### Supplied material ###

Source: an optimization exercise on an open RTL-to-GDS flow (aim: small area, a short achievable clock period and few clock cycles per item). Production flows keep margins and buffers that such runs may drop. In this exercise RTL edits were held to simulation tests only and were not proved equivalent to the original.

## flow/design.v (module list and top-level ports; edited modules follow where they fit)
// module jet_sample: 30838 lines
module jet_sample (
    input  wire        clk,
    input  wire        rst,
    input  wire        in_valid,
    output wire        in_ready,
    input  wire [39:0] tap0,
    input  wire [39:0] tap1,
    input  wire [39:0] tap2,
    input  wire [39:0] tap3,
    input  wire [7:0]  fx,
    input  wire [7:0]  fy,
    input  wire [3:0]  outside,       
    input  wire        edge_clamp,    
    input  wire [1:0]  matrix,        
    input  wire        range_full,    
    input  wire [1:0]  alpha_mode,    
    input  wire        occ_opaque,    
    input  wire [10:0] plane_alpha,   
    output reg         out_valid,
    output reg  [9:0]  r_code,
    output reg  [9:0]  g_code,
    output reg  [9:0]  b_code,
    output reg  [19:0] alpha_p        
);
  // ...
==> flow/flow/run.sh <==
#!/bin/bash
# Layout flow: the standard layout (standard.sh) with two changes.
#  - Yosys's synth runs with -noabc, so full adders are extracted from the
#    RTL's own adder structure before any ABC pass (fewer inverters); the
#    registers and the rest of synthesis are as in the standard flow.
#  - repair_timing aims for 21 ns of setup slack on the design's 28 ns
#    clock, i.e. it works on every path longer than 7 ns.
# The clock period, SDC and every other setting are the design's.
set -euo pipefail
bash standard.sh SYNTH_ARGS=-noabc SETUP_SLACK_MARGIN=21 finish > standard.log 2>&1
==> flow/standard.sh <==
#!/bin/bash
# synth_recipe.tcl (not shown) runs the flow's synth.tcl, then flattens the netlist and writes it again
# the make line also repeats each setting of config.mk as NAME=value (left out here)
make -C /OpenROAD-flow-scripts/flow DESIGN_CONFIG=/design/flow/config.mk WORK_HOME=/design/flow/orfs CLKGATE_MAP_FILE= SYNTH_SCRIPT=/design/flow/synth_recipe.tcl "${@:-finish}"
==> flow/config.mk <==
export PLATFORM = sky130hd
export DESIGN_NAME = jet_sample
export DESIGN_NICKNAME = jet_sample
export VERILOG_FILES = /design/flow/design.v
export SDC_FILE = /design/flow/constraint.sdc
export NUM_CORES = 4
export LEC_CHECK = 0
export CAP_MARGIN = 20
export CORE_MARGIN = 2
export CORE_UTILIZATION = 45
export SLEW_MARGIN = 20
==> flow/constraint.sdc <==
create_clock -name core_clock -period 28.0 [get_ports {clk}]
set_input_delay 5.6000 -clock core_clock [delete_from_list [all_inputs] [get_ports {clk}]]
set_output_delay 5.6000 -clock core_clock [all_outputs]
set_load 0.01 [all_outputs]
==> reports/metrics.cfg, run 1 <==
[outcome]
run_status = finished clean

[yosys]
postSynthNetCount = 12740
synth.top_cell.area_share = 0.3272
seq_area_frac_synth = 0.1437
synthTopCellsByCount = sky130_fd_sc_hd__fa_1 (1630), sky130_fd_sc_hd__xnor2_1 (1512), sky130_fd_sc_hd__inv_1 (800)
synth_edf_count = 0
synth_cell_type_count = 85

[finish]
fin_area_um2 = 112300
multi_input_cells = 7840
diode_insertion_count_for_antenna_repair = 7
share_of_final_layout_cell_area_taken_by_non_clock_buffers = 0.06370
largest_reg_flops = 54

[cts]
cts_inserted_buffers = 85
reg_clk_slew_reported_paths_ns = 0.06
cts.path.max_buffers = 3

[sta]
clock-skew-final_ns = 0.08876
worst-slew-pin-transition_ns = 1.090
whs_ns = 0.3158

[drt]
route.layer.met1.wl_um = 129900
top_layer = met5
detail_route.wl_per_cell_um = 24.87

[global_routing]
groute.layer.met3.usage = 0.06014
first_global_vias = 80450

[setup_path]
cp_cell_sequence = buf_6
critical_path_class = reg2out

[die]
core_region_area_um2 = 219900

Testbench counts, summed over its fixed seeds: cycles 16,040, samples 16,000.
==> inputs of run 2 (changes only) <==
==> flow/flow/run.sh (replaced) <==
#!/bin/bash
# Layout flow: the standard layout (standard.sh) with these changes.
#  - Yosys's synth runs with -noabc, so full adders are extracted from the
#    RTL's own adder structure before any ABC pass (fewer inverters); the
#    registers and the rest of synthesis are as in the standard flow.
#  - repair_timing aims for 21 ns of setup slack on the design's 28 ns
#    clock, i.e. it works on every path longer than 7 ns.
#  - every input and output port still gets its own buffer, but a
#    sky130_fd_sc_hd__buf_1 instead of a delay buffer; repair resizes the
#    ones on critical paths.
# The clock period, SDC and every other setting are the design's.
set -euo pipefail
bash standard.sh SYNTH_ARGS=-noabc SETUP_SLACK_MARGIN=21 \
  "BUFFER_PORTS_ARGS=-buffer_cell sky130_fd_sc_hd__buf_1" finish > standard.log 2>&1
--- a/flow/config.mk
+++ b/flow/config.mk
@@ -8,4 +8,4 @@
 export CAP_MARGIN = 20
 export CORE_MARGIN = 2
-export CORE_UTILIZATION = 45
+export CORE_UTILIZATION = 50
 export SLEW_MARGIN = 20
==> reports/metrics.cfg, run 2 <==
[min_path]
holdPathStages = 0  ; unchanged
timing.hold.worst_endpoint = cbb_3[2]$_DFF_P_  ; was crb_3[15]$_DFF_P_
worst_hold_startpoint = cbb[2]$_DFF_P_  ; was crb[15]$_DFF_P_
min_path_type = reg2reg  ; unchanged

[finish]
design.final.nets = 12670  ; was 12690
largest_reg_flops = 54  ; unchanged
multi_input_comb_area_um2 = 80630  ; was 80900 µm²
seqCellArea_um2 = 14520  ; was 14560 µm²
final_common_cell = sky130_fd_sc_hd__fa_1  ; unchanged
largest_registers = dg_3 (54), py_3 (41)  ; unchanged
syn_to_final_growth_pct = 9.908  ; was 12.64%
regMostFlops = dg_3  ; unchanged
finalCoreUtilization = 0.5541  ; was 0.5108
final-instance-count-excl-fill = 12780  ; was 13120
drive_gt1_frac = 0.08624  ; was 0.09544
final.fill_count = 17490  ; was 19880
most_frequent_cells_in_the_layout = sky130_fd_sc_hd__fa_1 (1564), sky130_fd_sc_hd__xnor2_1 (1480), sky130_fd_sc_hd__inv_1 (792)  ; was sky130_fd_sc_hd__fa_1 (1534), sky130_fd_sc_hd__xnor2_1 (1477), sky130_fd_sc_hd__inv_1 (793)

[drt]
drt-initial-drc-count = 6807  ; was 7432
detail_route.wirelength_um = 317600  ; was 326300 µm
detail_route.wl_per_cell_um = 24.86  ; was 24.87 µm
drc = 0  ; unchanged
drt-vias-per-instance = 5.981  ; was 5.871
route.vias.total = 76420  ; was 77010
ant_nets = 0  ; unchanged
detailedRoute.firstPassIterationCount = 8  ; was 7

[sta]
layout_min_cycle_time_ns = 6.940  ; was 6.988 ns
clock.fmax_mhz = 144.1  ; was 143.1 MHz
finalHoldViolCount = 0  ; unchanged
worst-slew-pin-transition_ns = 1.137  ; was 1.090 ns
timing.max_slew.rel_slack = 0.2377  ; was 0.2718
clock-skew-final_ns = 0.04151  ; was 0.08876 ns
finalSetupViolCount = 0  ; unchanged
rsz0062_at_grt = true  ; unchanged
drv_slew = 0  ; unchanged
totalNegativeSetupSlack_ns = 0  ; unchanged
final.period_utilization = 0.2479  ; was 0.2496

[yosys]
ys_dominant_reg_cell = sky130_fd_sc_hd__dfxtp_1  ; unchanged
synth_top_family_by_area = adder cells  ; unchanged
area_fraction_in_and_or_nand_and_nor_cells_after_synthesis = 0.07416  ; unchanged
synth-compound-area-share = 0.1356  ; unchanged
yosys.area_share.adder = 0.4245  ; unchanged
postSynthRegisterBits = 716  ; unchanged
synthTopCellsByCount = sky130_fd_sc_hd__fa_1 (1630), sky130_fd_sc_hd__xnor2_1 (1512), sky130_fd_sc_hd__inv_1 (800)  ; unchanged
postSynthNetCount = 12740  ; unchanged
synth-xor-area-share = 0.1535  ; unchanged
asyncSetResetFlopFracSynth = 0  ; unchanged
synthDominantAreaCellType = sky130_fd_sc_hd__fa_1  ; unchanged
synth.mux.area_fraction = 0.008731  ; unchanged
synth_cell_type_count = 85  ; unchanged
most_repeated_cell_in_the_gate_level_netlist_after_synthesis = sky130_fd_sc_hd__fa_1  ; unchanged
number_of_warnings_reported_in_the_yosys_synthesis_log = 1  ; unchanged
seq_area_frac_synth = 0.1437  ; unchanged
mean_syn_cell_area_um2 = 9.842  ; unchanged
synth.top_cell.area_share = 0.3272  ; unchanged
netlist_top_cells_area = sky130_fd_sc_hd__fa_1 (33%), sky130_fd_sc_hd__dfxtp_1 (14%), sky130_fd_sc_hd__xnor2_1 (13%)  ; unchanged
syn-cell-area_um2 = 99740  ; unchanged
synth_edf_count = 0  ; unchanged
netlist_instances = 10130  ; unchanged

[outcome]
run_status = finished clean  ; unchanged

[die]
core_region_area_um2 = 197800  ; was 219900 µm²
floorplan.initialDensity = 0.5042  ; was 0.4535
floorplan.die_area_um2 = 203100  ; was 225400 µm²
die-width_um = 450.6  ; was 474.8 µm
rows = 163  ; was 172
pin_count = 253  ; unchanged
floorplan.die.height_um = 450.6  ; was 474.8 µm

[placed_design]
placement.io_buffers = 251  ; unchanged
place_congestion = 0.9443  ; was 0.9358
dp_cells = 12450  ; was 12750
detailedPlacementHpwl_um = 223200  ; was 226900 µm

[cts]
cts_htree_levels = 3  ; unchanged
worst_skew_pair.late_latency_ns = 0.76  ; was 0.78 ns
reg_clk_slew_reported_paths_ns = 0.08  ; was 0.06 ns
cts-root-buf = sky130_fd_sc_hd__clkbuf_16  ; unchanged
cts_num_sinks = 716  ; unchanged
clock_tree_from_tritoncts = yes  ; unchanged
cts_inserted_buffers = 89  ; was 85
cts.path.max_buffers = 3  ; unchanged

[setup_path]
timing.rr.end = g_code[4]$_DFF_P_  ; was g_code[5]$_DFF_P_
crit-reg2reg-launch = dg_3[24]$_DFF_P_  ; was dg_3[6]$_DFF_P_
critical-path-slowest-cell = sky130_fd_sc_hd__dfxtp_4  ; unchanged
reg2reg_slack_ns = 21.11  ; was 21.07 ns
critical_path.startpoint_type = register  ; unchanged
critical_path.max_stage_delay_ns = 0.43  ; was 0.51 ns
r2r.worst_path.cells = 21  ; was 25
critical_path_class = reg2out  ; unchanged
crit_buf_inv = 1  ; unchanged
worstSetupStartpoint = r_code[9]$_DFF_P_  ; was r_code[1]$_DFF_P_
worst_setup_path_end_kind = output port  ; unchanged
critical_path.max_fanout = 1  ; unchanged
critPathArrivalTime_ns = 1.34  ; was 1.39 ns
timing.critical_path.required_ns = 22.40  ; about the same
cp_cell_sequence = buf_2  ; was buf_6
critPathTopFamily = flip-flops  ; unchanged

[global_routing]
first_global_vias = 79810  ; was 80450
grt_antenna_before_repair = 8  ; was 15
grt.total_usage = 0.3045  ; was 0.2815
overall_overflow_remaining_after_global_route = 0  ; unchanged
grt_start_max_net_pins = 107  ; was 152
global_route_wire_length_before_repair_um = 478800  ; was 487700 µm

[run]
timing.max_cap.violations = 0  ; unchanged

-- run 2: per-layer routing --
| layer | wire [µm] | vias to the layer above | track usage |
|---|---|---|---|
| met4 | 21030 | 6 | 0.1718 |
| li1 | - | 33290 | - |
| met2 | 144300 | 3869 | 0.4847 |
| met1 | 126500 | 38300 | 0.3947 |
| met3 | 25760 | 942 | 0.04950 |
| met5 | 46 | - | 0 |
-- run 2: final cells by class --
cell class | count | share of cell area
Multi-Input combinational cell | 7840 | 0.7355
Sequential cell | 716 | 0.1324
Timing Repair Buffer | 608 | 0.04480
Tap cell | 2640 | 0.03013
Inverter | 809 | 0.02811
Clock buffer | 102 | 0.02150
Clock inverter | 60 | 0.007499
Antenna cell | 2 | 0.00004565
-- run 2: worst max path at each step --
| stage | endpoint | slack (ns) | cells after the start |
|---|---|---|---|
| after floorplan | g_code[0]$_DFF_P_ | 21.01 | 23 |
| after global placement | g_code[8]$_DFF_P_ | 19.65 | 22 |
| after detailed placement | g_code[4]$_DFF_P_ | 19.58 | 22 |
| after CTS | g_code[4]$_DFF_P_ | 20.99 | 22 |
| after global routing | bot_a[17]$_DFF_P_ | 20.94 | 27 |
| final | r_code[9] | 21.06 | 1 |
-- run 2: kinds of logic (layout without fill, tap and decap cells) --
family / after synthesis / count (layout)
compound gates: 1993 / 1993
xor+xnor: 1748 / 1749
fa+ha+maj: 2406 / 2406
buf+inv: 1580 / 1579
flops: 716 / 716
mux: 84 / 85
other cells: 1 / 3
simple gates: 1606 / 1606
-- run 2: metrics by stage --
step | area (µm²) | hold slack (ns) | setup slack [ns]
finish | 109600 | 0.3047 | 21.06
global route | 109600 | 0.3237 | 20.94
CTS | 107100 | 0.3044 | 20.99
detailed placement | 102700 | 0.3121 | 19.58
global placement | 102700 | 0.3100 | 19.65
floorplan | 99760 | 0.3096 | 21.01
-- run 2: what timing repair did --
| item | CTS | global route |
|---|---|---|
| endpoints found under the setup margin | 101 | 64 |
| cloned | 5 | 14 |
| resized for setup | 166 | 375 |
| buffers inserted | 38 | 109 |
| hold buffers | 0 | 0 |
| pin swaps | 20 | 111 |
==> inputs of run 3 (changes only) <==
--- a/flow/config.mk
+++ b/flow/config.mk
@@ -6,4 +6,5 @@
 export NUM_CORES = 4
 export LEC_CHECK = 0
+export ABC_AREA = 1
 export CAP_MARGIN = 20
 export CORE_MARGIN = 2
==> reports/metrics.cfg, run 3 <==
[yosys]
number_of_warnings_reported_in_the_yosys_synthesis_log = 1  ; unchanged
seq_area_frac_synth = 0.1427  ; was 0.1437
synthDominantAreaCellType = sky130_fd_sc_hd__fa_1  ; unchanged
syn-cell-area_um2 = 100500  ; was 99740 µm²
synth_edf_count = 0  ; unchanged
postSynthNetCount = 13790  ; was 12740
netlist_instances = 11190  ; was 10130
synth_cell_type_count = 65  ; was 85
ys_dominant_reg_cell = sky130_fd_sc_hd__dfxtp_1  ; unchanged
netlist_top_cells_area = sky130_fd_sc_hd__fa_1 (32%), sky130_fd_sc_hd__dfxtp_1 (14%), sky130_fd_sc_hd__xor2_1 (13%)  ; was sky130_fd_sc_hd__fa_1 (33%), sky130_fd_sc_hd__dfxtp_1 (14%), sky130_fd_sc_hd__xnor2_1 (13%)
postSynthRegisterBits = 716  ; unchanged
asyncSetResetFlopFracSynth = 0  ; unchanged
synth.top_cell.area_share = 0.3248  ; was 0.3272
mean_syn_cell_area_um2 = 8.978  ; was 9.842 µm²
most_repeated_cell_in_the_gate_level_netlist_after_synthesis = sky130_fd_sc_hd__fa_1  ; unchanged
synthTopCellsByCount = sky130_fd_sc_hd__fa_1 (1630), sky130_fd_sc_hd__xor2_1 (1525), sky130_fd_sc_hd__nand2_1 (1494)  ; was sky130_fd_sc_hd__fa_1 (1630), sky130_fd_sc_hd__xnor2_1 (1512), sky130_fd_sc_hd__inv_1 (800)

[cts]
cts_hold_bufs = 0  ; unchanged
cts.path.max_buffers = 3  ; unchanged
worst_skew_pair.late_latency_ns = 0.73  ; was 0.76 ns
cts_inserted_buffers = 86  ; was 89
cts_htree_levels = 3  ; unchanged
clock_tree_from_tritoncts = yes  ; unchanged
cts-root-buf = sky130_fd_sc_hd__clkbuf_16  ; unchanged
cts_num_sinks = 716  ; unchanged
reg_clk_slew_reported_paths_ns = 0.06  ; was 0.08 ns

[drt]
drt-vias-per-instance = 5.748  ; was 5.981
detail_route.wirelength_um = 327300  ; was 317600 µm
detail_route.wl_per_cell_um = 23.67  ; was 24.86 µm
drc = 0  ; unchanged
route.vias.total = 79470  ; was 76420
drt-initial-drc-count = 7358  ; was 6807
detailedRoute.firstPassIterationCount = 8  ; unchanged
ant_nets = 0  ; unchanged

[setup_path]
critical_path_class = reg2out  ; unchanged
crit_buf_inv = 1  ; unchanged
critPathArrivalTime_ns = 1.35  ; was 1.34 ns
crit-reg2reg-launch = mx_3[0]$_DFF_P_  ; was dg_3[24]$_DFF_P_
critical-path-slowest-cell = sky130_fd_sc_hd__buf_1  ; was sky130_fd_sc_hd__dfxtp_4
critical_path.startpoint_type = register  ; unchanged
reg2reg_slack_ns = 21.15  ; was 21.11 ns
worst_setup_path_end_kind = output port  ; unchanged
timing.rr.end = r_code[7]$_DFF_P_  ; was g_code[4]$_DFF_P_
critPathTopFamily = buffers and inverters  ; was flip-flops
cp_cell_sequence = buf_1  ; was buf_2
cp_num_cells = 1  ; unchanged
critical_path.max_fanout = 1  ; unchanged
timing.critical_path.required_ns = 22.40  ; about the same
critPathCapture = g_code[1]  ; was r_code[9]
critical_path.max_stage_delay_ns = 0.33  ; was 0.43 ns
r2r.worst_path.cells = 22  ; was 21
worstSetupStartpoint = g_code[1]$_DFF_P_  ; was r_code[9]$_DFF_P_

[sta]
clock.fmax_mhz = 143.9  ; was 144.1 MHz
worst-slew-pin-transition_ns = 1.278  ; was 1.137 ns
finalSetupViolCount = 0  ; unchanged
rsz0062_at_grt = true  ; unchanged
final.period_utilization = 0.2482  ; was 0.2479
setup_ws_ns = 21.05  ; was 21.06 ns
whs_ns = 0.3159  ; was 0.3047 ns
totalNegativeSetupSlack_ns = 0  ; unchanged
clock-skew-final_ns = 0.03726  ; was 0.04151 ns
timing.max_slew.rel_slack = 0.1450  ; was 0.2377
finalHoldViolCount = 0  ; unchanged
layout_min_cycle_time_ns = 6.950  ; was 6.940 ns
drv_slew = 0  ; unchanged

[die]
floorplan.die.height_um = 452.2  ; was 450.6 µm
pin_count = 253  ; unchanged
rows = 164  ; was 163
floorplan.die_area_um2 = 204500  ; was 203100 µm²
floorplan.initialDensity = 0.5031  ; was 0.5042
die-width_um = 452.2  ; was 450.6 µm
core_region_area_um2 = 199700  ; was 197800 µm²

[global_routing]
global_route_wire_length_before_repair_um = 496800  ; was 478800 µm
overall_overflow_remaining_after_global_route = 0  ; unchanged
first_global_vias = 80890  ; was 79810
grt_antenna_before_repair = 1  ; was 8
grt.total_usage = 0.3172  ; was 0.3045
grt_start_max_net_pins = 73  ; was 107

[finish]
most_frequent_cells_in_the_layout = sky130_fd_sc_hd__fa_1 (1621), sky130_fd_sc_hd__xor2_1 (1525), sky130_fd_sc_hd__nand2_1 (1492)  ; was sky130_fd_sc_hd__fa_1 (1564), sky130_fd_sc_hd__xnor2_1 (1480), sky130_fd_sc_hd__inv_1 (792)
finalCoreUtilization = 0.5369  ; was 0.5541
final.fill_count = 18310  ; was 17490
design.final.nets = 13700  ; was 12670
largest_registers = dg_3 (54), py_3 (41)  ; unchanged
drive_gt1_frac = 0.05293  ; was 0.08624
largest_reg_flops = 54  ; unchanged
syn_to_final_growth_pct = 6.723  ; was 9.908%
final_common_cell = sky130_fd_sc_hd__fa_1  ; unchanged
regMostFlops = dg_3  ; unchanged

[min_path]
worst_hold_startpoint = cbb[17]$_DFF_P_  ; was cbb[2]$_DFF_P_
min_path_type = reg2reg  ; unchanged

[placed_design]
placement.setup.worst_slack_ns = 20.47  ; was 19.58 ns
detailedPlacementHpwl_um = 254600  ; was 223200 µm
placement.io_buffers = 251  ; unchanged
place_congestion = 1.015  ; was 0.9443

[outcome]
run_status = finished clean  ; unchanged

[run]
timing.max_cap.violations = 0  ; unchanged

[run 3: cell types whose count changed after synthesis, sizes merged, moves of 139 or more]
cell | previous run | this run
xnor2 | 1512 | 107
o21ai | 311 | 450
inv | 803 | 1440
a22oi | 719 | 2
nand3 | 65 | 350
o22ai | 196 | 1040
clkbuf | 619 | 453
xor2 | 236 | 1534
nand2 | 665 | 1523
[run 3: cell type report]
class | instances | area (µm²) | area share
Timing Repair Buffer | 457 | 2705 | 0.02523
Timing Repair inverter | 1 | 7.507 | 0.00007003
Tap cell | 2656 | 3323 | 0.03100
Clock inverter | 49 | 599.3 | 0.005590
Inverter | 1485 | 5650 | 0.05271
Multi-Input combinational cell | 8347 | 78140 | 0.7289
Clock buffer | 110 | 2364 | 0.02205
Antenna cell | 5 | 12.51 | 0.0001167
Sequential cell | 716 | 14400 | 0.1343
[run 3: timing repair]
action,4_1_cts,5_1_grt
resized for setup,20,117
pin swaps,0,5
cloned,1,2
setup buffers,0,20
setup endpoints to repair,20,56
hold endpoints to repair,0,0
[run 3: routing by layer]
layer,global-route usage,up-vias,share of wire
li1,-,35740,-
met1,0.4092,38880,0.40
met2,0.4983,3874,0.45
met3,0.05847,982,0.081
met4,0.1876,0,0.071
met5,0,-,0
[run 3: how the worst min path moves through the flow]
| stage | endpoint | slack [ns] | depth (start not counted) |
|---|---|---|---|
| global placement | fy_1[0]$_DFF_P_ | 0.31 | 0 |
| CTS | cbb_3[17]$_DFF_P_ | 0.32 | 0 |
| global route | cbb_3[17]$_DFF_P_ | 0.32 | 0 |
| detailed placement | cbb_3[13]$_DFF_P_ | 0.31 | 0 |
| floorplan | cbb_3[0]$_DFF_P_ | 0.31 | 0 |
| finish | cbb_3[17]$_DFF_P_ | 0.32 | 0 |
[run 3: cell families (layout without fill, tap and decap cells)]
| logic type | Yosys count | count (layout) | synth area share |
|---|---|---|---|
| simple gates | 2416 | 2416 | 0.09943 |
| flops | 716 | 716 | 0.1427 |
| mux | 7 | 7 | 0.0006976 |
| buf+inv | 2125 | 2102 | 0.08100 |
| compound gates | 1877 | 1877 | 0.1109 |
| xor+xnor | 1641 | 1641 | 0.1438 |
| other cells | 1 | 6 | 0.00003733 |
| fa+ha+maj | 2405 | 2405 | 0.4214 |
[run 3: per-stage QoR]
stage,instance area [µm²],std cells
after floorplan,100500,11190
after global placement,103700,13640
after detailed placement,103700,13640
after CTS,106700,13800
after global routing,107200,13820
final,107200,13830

###

# Task statement
Within the records, count the lines that include the word "config". Answer with the number only.

# Answer to the problem
7